Education is the key to a better life, and knowledge will give you the power to make better choices. When you knowbetter, you do better. Here are 5 tips to claiming your financial power:
Be willing to face the harsh truth.
In order to know how to improve your financial situation, you first need to know where you are. Gather up your bank statements, open up your apps, get a cup of coffee with your spouse, sharpen your pencils, and prepare to write it all out.
Write out all your debt. Write out all your income. Write out all your monthly expenses. Face the truth. Where is the shortfall? Does your family need to earn more income to cover regular expenses? Can you cut anything out? Are still wondering why there is no money left at the end of the month? Dig through every transaction. – No blaming and no arguing. This is about finding where you are, so you can find your way out.
Where do you want to go?
Have a heart to heart with your spouse about your financial future. What is important to you? Do you know the great thing about personal finance? It is PERSONAL. That means you get to decide what is important. You are free to make choices, but you are not free from the consequences of your choices. Remember, every dollar that is spent or earmarked for one thing is one that is not set aside for another.

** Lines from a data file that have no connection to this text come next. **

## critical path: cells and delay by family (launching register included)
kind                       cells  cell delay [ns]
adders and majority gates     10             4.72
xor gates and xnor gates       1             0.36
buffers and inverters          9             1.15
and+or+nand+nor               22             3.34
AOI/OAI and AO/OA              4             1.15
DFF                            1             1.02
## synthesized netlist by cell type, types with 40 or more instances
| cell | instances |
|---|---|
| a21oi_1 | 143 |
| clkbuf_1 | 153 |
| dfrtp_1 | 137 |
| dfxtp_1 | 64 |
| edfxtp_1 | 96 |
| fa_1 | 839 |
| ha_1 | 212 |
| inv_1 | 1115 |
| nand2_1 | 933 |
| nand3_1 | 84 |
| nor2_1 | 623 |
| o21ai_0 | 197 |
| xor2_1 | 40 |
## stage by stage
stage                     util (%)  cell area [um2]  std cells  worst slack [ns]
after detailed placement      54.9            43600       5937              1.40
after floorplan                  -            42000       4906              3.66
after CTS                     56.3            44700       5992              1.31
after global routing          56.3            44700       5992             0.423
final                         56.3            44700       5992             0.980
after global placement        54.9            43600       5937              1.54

What do you need to know more about?
What is one area of personal finance that is interesting or important to you that you could invest an hour a week learning more about? Is it retirement, investing, the stock market, or the magic of compound interest? Whatever it is, commit to spending at least one hour reading an article, researching online, listening to a TED talk or some other activity related to that topic.

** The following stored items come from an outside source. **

--- src/verilog/window_pkg.sv ---
package window_pkg;

  // Frame geometry
  localparam int ROW_WIDTH = 17;
  localparam int NUM_LINES = 12;
  localparam int NUM_TAPS  = NUM_LINES + 1;

  localparam int PIXEL_W = 8;
  localparam int SUM_W   = 12;

  // Column sum splits into taps 0..6 and 7..12
  localparam int SPLIT_TAP = 7;

  localparam int FLUSH_CNT_W = $clog2(ROW_WIDTH + 1);

  typedef logic [PIXEL_W-1:0]     pixel_t;
  typedef logic [SUM_W-1:0]       sum_t;
  typedef logic [FLUSH_CNT_W-1:0] flush_cnt_t;

  localparam pixel_t     PIXEL_MAX  = '1;
  localparam sum_t       SUM_MAX    = sum_t'(NUM_TAPS * 255);  // 3315
  localparam flush_cnt_t FLUSH_LAST = flush_cnt_t'(ROW_WIDTH);

  // Tap 0 is the live pixel, tap k is k rows up
  typedef struct packed {
    pixel_t [NUM_TAPS-1:0] taps;
    logic                  done;
  } window_t;

endpackage
--- src/verilog/column_sum.sv ---
`timescale 1ns/1ps

module column_sum (
  input  logic                clk,
  input  logic                rst_n,
  input  window_pkg::window_t window_i,
  output window_pkg::sum_t    sum_o,
  output logic                done_o
);

  import window_pkg::*;

  sum_t part_lo;
  sum_t part_hi;
  sum_t part_lo_q;
  sum_t part_hi_q;
  logic done_q;

  // Partial sums over the upper and lower halves of the column
  always_comb begin
    part_lo = '0;
    part_hi = '0;
    for (int k = 0; k < SPLIT_TAP; k++) begin
      part_lo = part_lo + sum_t'(window_i.taps[k]);
    end
    for (int k = SPLIT_TAP; k < NUM_TAPS; k++) begin
      part_hi = part_hi + sum_t'(window_i.taps[k]);
    end
  end

  // Stage one
  always_ff @(posedge clk) begin
    if (!rst_n) begin
      part_lo_q <= '0;
      part_hi_q <= '0;
      done_q    <= 1'b0;
    end else begin
      part_lo_q <= part_lo;
      part_hi_q <= part_hi;
      done_q    <= window_i.done;
    end
  end

  // Stage two
  always_ff @(posedge clk) begin
    if (!rst_n) begin
      sum_o  <= '0;
      done_o <= 1'b0;
    end else begin
      sum_o  <= part_lo_q + part_hi_q;
      done_o <= done_q;
    end
  end

  // Thirteen full-scale pixels still fit
  a_sum_range: assert property (
    @(posedge clk) disable iff (!rst_n)
    sum_o <= SUM_MAX
  ) else $error("column sum out of range: %h", sum_o);

  // A full-scale column lands two cycles later as the maximum sum
  a_full_scale: assert property (
    @(posedge clk) disable iff (!rst_n)
    (window_i.taps == {NUM_TAPS{PIXEL_MAX}}) |-> ##2 (sum_o == SUM_MAX)
  ) else $error("full-scale column did not sum to %h", SUM_MAX);

endmodule

--- src/verilog/frame_flush.sv ---
`timescale 1ns/1ps

module frame_flush (
  input  logic clk,
  input  logic rst_n,
  input  logic done_i,
  output logic flush_o
);

  import window_pkg::*;

  flush_cnt_t cnt_q;
  logic       flush_q;

  // Holds flush high for ROW_WIDTH+1 cycles after the last done_i
  always_ff @(posedge clk) begin
    if (!rst_n) begin
      cnt_q   <= '0;
      flush_q <= 1'b0;
    end else if (done_i) begin
      cnt_q   <= '0;  // Restart the stretch
      flush_q <= 1'b1;
    end else if (flush_q && (cnt_q < FLUSH_LAST)) begin
      cnt_q   <= cnt_q + 1'b1;
      flush_q <= 1'b1;
    end else begin
      cnt_q   <= '0;
      flush_q <= 1'b0;
    end
  end

  assign flush_o = flush_q;

  // Counter stays inside the row length
  a_cnt_bound: assert property (
    @(posedge clk) disable iff (!rst_n)
    cnt_q <= FLUSH_LAST
  ) else $error("frame_flush counter out of range: %0d", cnt_q);

endmodule

--- src/verilog/line_delay.sv ---
`timescale 1ns/1ps

module line_delay #(
  parameter int DEPTH = window_pkg::ROW_WIDTH
) (
  input  logic               clk,
  input  logic               rst_n,
  input  window_pkg::pixel_t data_i,
  input  logic               done_i,
  output window_pkg::pixel_t data_o,
  output logic               done_o
);

  import window_pkg::*;

  pixel_t             pix_q [DEPTH];
  logic   [DEPTH-1:0] done_q;
  logic   [DEPTH-1:0] primed_q;  // Fills with ones as post-reset history builds up

  always_ff @(posedge clk) begin
    if (!rst_n) begin
      for (int i = 0; i < DEPTH; i++) begin
        pix_q[i] <= '0;
      end
      done_q   <= '0;
      primed_q <= '0;
    end else begin
      pix_q[0]    <= data_i;
      done_q[0]   <= done_i;
      primed_q[0] <= 1'b1;
      for (int i = 1; i < DEPTH; i++) begin
        pix_q[i]    <= pix_q[i-1];
        done_q[i]   <= done_q[i-1];
        primed_q[i] <= primed_q[i-1];
      end
    end
  end

  assign data_o = pix_q[DEPTH-1];
  assign done_o = done_q[DEPTH-1];

  // Exact DEPTH-cycle delay once every slot holds post-reset data
  a_delay_exact: assert property (
    @(posedge clk) disable iff (!rst_n)
    primed_q[DEPTH-1] |->
      (data_o == $past(data_i, DEPTH)) && (done_o == $past(done_i, DEPTH))
  ) else $error("line_delay output does not match input from %0d cycles back", DEPTH);

endmodule

--- src/verilog/row_window_buffer.sv ---
`timescale 1ns/1ps

module row_window_buffer (
  input  logic                clk,
  input  logic                rst_n,
  input  window_pkg::pixel_t  pixel_i,
  input  logic                done_i,
  output window_pkg::window_t window_o
);

  import window_pkg::*;

  logic               flush;
  pixel_t             chain_pix [NUM_LINES+1];  // Index 0 is the live pixel
  logic [NUM_LINES:0] chain_done;

  frame_flush i_frame_flush (
    .clk    (clk),
    .rst_n  (rst_n),
    .done_i (done_i),
    .flush_o(flush)
  );

  assign chain_pix[0]  = pixel_i;
  assign chain_done[0] = done_i | flush;  // Stretched end-of-frame

  for (genvar k = 0; k < NUM_LINES; k++) begin : gen_lines
    line_delay #(
      .DEPTH(ROW_WIDTH)
    ) i_line_delay (
      .clk    (clk),
      .rst_n  (rst_n),
      .data_i (chain_pix[k]),
      .done_i (chain_done[k]),
      .data_o (chain_pix[k+1]),
      .done_o (chain_done[k+1])
    );
  end

  // Pack the column into the window
  always_comb begin
    window_o.done = chain_done[NUM_LINES];
    for (int k = 0; k < NUM_TAPS; k++) begin
      window_o.taps[k] = chain_pix[k];
    end
  end

  // Flush ends ROW_WIDTH+2 cycles after the last done_i
  a_flush_length: assert property (
    @(posedge clk) disable iff (!rst_n)
    $fell(flush) |-> $past(done_i, ROW_WIDTH + 2)
  ) else $error("flush did not end ROW_WIDTH+2 cycles after the last done_i");

  // Done leaves the chain NUM_LINES rows after it entered
  a_chain_done: assert property (
    @(posedge clk) disable iff (!rst_n)
    $past(rst_n, NUM_LINES * ROW_WIDTH) |->
      (window_o.done == $past(chain_done[0], NUM_LINES * ROW_WIDTH))
  ) else $error("window done is misaligned with the chain input");

endmodule

--- src/verilog/vertical_filter.sv ---
`timescale 1ns/1ps

module vertical_filter (
  input  logic               clk,
  input  logic               rst_n,
  input  window_pkg::pixel_t pixel_i,
  input  logic               done_i,
  output window_pkg::sum_t   sum_o,
  output logic               done_o
);

  import window_pkg::*;

  window_t window;  // Thirteen aligned taps plus done

  row_window_buffer i_row_window_buffer (
    .clk     (clk),
    .rst_n   (rst_n),
    .pixel_i (pixel_i),
    .done_i  (done_i),
    .window_o(window)
  );

  column_sum i_column_sum (
    .clk     (clk),
    .rst_n   (rst_n),
    .window_i(window),
    .sum_o   (sum_o),
    .done_o  (done_o)
  );

endmodule

--- config.mk ---
export PLATFORM = sky130hd
export DESIGN_NAME = vertical_filter
export DESIGN_NICKNAME = d
export VERILOG_FILES = /design/src/verilog/window_pkg.sv /design/src/verilog/column_sum.sv /design/src/verilog/frame_flush.sv /design/src/verilog/line_delay.sv /design/src/verilog/row_window_buffer.sv /design/src/verilog/vertical_filter.sv
export SDC_FILE = /design/constraint.sdc
export NUM_CORES = 2
export LEC_CHECK = 0
export BUFFER_PORTS_ARGS = -buffer_cell sky130_fd_sc_hd__buf_2
export CAP_MARGIN = 20
export CORE_UTILIZATION = 30
export CTS_CLUSTER_SIZE = 16
export DETAILED_ROUTE_END_ITERATION = 12
export GPL_TIMING_DRIVEN = 1
export PLACE_DENSITY = 0.5
export SLEW_MARGIN = 20
export SYNTH_ARGS = -nofsm -noshare
export SYNTH_HDL_FRONTEND = slang
export SYNTH_SLANG_ARGS = --single-unit
--- constraint.sdc ---
create_clock -name clk -period 6.61 [get_ports clk]
set_clock_uncertainty 0.2 [all_clocks]
set_input_delay 0.661 -clock clk [delete_from_list [all_inputs] [get_ports clk]]
set_output_delay 0.661 -clock clk [all_outputs]
set_load 0.01 [all_outputs]
---- After elaboration in Yosys (flattened, before gate mapping) ----
Memories as Yosys holds them, arrays and structs flattened.
Cells that the tools add are included.
word-level totals
  register bits after elaboration ......... 248
  latch bits .............................. 0
  RAM bits ................................ 1632
  memory bits (read-only) ................. 0
  bits of input ports ..................... 11
  output and inout bits ................... 13
  logic and storage cells ................. 462
  memories kept ........................... 12
operators by class
  add/sub/neg operators ................... 13
  multiply operators ...................... 0
  div/mod/pow operators ................... 0
  $lt $le $gt $ge ......................... 1
  equal/unequal tests ..................... 0
  shift operators ......................... 0
  muxes and demuxes ....................... 208
  bitwise operators ....................... 207
  reductions and logical operators ........ 2
memory list
  memory                                                depth  width  rd ports  clocked after Yosys merged registers in  wr ports  RTL line          text
  i_row_window_buffer.gen_lines[0].i_line_delay.pix_q   17     8      17        0                                        17        line_delay.sv:16  pixel_t pix_q [DEPTH];
  i_row_window_buffer.gen_lines[10].i_line_delay.pix_q  17     8      17        0                                        17        line_delay.sv:16
  i_row_window_buffer.gen_lines[11].i_line_delay.pix_q  17     8      17        0                                        17        line_delay.sv:16
  i_row_window_buffer.gen_lines[1].i_line_delay.pix_q   17     8      17        0                                        17        line_delay.sv:16
  i_row_window_buffer.gen_lines[2].i_line_delay.pix_q   17     8      17        0                                        17        line_delay.sv:16
  i_row_window_buffer.gen_lines[3].i_line_delay.pix_q   17     8      17        0                                        17        line_delay.sv:16
  6 more memories                                       --     --     --        --                                       --        --
operators by type and width
  cell                                               count
  2-to-1 mux 8 bit                                   204
  bitwise OR 1 bit                                   205
  adder 12 x 8 -> 12 bit                             9
  adder 8 x 8 -> 9 bit                               2
  adder 12 bit                                       1
  adder 5 x 1 -> 5 bit, second input constant        1
  less-than comparator 5 bit, second input constant  1
  2-to-1 mux 1 bit                                   4
  OR reduction 3 bit                                 1
  inverter 1 bit                                     2
  logical AND 1 bit                                  1

---- Depth between registers and ports, before layout ----
An unclocked memory read counts as a cell.
  word-level depth ........................ 7
  gate-level depth with buffers ........... 19
  mapped depth without buffers ............ 19

---- Cells and area by module ----
From an unflattened synthesis, not the netlist that was laid out.
second synthesis, totals
  cell total of the unflattened synthesis .. 4403
  area total of the unflattened synthesis .. 54732.5 um2
by module, submodules not included
  module             instances  cells each  area each (um2)  sequential area each (um2)
  line_delay         12         330         4210.3           3062.9
  column_sum         1          411         3901.2           720.7
  frame_flush        1          22          234.0            120.1
  row_window_buffer  1          10          73.8             0.0

---- Worst setup path after synthesis ----
Ideal clock, no wire load.
  kind .................................... input to register
  start ................................... input port pixel_i[0]
  end ..................................... register i_column_sum.part_lo_q[9]
  setup time .............................. 128 ps
  arrival ................................. 4611 ps
  required time ........................... 6282 ps
  setup slack ............................. 1672 ps
  cell stages on the path ................. 18
  path buffers ............................ 0
  cells stage by stage .................... ha_1 -> inv_1 -> fa_1 -> nor2b_1 -> o21ai_1 -> a21oi_1 -> a211oi_1 -> xnor2_1 -> fa_1 -> inv_1 -> fa_1 -> fa_1 -> inv_1 -> ha_1 -> or4_4 -> o211ai_2 -> xor2_1 -> nor2_1
between the ends
  longest elaborated chain between the ends .. 6
ends and longest elaborated chain
  element                              RTL line              text
  from (decl)                          vertical_filter.sv:6  input window_pkg::pixel_t pixel_i,
  adder 8 x 8 -> 9 bit                 column_sum.sv:24      part_lo = part_lo + sum_t'(window_i.taps[k]);
  adder 12 x 8 -> 12 bit (5 in a row)  column_sum.sv:24
  to (signal assigned)                 column_sum.sv:38      part_lo_q <= part_lo;
  to (decl)                            column_sum.sv:15      sum_t part_lo_q;
Every way passes these cells.
A chain may end at the register's enable or synchronous reset.

---- Worst setup path in the final report ----
Same ends and word-level chain as after synthesis.

==> results.json <==
{
  "status": "completed",
  "grt_pass1_vias": 25100,
  "cts_sinks": 1878,
  "cpMaxStageDelayCell": "or4_4",
  "yosysWarnings": 0,
  "synth-simple-area-share": 0.225,
  "post-synth-top-area-fraction": 0.704,
  "layout-drive-gt1-share": 0.0717,
  "antenna_found_initial": 1,
  "hp-class": "register to register",
  "place_hpwl_um": 38700,
  "vias": 25700,
  "crit_required_ns": 7.07,
  "grtUsageTotal": 0.0850,
  "numCtsBuffers": 185,
  "synthToLayoutAreaGrowth_pct": 16.2,
  "multi_input_area_sq_mm": 0.0145,
  "remaining_drc_errors": 0,
  "cts_tree": "built",
  "synth_compound_area_frac": 0.00858,
  "num_rows": 154,
  "crit_fanout": 6,
  "synth_top_family_by_area": "simple AND/OR/NAND/NOR gates",
  "start_kind": "primary input",
  "initialDrtViolationCount": 1105,
  "async_flop_share": 0,
  "gr-total-overflow": 0,
  "ant_nets": 0,
  "cpLargestDelayFamily": "adder cells",
  "wl_um": 74300,
  "setup_tns_ns": 0,
  "cp-end-kind": "register",
  "period_minus_slack_ns": 5.07,
  "die_h_um": 424,
  "routed_via_density": 3.74,
  "worst_slew_pin_slew_ns": 1.04,
  "mappedNetlistArea_sq_mm": 0.0534,
  "rsz0062_at_grt": "false",
  "seq_area_sq_mm": 0.0376,
  "cp_cell_sequence": "dlygate4sd3_1 -> buf_2 -> ha_1 -> inv_1 -> fa_1 -> nor2b_1 -> o21ai_1 -> a21oi_1 -> a211oi_1 -> xnor2_1 -> fa_1 -> inv_1 -> fa_1 -> fa_1 -> inv_1 -> ha_1 -> or4_4 -> o211ai_2 -> xor2_1 -> nor2_1",
  "port_buffers": 23,
  "synth.mux.area_fraction": 0.000187,
  "vdd_drop_max_mv": 0.269,
  "worstSkewPairLatency_ns": 0.78,
  "timing.hold.ws_ns": 0.187,
  "htreeDepth": 4,
  "clk_pin_slew_worst_paths_ns": 0.06,
  "initial_core_util": 0.303,
  "drv_slew": 0,
  "clock.fmax_mhz": 197,
  "yosys.area.top_type": "dfxtp_1",
  "syn-instance-count": 4365,
  "fin_nets": 4507,
  "io_pins": 24,
  "critPathBufInv": 5,
  "wl_per_cell_um": 10.8,
  "relSlewSlack": 0.309,
  "post-cts-setup-buffer-count": 0,
  "setup_viol": 0,
  "clk_path_buf_depth": 3,
  "synth_cell_type_count": 48,
  "root_buffer": "clkbuf_16",
  "synth_seq_area_share": 0.704,
  "max_stage_delay_ns": 0.55,
  "synth_xor_xnor_area_share": 0.00426,
  "synth_area_per_cell_sq_um": 12.2,
  "synth_area_leaders": "dfxtp_1 70%, and2_1 21%, fa_1 2.2%",
  "synth_edf_count": 0,
  "power_density_mw_per_mm2": 353,
  "grt_pass1_wl_um": 127000,
  "synthAdderAreaFrac": 0.0341,
  "ys.flop_type": "dfxtp_1",
  "synth_nets": 4486,
  "final_core_util": 0.352,
  "drv_cap": 0,
  "coreArea_sq_mm": 0.176,
  "grt_max_degree": 307,
  "p_leak_uw": 0.0257,
  "hold_buffers": 9,
  "postCtsResizedCells": 0,
  "critPathKind": "primary input to register",
  "yosysMostFrequentCell": "dfxtp_1",
  "fin_crit_sh": 0.767,
  "hold_violations": 0,
  "gp_congestion": 0.716,
  "die_w_um": 424,
  "first_pass_iters": 6,
  "synthTopCellsByCount": "1878 x dfxtp_1, 1823 x and2_1, 186 x clkbuf_1",
  "n_fill_cell": 17500,
  "arrival_ns": 5.53,
  "die_area_sq_mm": 0.180,
  "crit_top_cell": "fa_1",
  "ys_ff_latch": 1878
}
per-layer routing:
metal | vias to the layer above | GRT usage | wire length, um | share of wire
met5 | - | 0 | 0 | 0
met4 | 0 | 0.0357 | 2140 | 0.029
met3 | 161 | 0.0232 | 3080 | 0.041
met2 | 248 | 0.126 | 31400 | 0.42
met1 | 12100 | 0.116 | 37700 | 0.51
li1 | 13300 | - | - | -
registers in the layout, indices dropped and copies added, names as in the netlist:
signal / count
i_column_sum.done_o: 1
i_column_sum.done_q: 1
i_column_sum.part_hi_q: 11
i_column_sum.part_lo_q: 11
i_column_sum.sum_o: 12
i_row_window_buffer.gen_lines.i_line_delay.done_q: 204
i_row_window_buffer.gen_lines.i_line_delay.pix_q: 1632
i_row_window_buffer.i_frame_flush.cnt_q: 5
i_row_window_buffer.i_frame_flush.flush_o: 1
final timing paths:
kind / cells past startpoint / to / startpoint / slack (ns)
hold / removal: 1 / register / register / 0.19
setup / recovery: 20 / i_column_sum.part_lo_q[9] / pixel_i[0] / 1.54
hold reg to reg: 1 / register / register / 0.19
setup reg to reg: 19 / i_column_sum.part_hi_q[9] / register / 1.65
final cells by class:
type	instances	area share
diodes	1	0.0000403
clock buffers	282	0.0887
clock inverters	49	0.0115
inverters	119	0.00720
multi-input cells	2159	0.234
flip-flops and latches	1878	0.606
well taps	2340	0.0472
repair buffers	43	0.00540
worst register-to-register path: stages (launching register included):
cell	delay [ns]
dfxtp_1	0.32
ha_1	0.21
inv_1	0.08
fa_1	0.47
nor2b_1	0.16
o21ai_1	0.08
nand2b_1	0.18
a311oi_1	0.14
xnor2_1	0.24
fa_1	0.45
fa_1	0.54
inv_1	0.05
fa_1	0.52
inv_1	0.04
ha_1	0.32
o21ai_0	0.28
a21boi_0	0.14
o2bb2ai_1	0.21
xnor2_1	0.14
nor2_1	0.05
cell families (layout without fill, tap and decap cells):
| group | after synthesis | after routing |
|---|---|---|
| AO/OA/AOI/OAI | 68 | 68 |
| XOR/XNOR | 26 | 26 |
| adder cells (fa/ha/maj) | 110 | 110 |
| buffers and inverters | 328 | 493 |
| flip-flops | 1878 | 1878 |
| multiplexers | 1 | 1 |
| other | 0 | 1 |
| AND/OR/NAND/NOR | 1954 | 1954 |
power breakdown:
part           switching, uW  internal, uW  leakage [uW]
registers               5.90         11300        0.0151
clock network           4310          6050       0.00304
logic                    150          40.4       0.00752
layout by cell type (no fill, tap or decap), types with 12 or more instances in the layout:
master	n
nor2_1	61
clkbuf_8	49
and2_1	1823
nor3_1	15
a21oi_1	16
inv_1	118
buf_2	22
fa_1	59
clkbuf_1	47
clkinv_2	23
xor2_1	14
dfxtp_1	1878
ha_1	51
xnor2_1	12
clkbuf_16	186
nand2_1	13
stage by stage:
stage / worst slack [ns] / cells / total power (uW) / cell area (sq um)
2_1_floorplan: 1.67 / 4365 / 11700 / 53400
3_5_place_dp: 1.27 / 6530 / 11800 / 55800
5_1_grt: 1.28 / 6870 / 22800 / 62100
3_3_place_gp: 1.30 / 6530 / 11800 / 55800
6_report: 1.54 / 6871 / 21900 / 62100
4_1_cts: 1.59 / 6870 / 22300 / 62100
Power figures use the tool's default switching activity.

Have open, frank conversations about money.
I firmly believe that economic success begins at the dinner table. Have conversations with your spouse, children,parents, and your friends about money. I am not advocating making people feel uncomfortable, but the more open dialogue we have about finance the less scary it is. The more we are willing to bring up conversations about budgets, financial decision-making, interest rates, and lending into light, the less opportunity there is for predatory lenders and tactics to take advantage of us, our community, and our loved ones.
Share your knowledge.
Be willing to spread the word about what you have learned and where you learned it. Share your experiences, good and bad. Often, those bad experiences teach us the best lessons. Ask others to share their best money lesson. Parents love to share their knowledge and often have been waiting years for us to finally want their advice!
What is your best money lesson? Did you have to learn the hard way?